In the selection process, through the 2010–11 EuroLeague season, each voter had to choose 2 point guards, 4 shooting guards and/or small forwards, and 4 power forwards and/or centers. The players were listed by the positions that the EuroLeague deemed to place them at for the voting process, even though in some cases, this may not have properly reflected what position the player usually played at, nor reflect if some players often played at multiple positions.

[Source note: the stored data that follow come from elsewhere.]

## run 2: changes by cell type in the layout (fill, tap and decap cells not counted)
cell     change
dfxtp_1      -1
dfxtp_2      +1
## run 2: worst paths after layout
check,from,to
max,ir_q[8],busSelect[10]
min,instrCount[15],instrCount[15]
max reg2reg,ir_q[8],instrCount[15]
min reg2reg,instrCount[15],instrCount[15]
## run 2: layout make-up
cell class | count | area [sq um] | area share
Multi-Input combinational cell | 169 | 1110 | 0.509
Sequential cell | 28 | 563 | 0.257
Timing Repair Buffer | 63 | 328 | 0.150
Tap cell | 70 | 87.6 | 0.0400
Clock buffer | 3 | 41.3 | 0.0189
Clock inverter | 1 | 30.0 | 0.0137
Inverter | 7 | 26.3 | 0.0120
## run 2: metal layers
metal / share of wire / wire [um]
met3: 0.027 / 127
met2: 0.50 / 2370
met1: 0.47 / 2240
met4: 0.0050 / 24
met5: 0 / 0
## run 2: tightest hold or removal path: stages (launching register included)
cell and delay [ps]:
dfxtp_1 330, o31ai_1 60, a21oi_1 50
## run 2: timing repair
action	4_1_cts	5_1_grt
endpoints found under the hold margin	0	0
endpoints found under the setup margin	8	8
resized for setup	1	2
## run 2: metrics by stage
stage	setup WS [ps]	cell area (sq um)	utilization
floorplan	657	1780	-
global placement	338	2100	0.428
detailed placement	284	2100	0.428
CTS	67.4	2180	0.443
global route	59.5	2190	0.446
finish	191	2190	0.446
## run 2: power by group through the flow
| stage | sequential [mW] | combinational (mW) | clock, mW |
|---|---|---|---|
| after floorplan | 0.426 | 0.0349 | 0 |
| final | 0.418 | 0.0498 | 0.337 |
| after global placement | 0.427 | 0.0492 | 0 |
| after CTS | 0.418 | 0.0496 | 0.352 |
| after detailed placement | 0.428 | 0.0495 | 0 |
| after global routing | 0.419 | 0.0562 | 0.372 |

Since the 2011–12 EuroLeague season, voting is no longer limited by position, as 5 players are picked by both the fan and media voters, regardless of their positions. This change was made to give voters the opportunity to choose any players they want for the team, rather than limiting them to choices based on positions. Online fan voting accounts for 25% of the vote total, while media voting for the remaining 75%.

The online fan vote for the All-EuroLeague Team is collected through online voting at the EuroLeague's official website, which allows for one vote every 24 hours from each individual IP address. The player that receives the most online fan votes for the All-EuroLeague Team, also receives the full 25% of the fan's vote for the EuroLeague MVP choice.

All-EuroLeague Team by season

All-EuroLeague Team when the voting was by position

Player nationalities by national team.

† A tie resulted in the voting for the best point guard of the 2006–07 season between Dimitris Diamantidis and Theo Papaloukas. Consequently, the All-EuroLeague First Team included six players that season.

All-EuroLeague Team since the voting has not been by position

Player nationalities by national team.

Notes:
 There was no awarding in the 2019–20, because the season was cancelled due to the coronavirus pandemic in Europe.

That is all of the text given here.